-- What the exercise asks --
From the entries that follow, extract each line holding the string "skip".

[Data excerpts]

⁂

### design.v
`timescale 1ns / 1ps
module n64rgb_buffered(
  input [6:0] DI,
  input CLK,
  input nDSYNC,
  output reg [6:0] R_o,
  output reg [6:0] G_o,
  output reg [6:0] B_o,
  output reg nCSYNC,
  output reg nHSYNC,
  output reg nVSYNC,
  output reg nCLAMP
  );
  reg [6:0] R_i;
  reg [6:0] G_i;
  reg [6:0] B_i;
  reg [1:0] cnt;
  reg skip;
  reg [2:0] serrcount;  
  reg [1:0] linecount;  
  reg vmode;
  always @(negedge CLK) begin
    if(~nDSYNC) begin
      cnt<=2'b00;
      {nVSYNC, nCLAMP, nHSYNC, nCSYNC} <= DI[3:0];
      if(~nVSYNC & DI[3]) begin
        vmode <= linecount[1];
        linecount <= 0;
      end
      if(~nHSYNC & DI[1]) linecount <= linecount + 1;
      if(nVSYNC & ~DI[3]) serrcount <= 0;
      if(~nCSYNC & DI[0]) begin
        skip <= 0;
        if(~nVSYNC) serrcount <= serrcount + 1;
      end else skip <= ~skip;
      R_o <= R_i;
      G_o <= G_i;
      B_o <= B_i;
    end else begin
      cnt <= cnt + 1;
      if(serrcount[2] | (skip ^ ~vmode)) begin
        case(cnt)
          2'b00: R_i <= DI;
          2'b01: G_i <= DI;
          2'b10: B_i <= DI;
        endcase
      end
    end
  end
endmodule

⁂

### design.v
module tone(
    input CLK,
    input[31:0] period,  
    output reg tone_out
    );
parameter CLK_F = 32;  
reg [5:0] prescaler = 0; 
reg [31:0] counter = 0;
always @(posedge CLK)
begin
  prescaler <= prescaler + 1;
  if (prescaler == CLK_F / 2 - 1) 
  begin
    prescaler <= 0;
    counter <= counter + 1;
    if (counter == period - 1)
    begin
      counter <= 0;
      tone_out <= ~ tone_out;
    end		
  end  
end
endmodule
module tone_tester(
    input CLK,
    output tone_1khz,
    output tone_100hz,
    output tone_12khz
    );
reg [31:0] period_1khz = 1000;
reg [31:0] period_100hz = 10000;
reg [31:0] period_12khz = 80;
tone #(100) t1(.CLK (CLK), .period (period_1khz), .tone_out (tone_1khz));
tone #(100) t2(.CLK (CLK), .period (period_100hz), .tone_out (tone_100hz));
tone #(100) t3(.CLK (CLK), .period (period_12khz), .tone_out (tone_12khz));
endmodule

⁂

-- Finished exercise --
  reg skip;
        skip <= 0;
      end else skip <= ~skip;
      if(serrcount[2] | (skip ^ ~vmode)) begin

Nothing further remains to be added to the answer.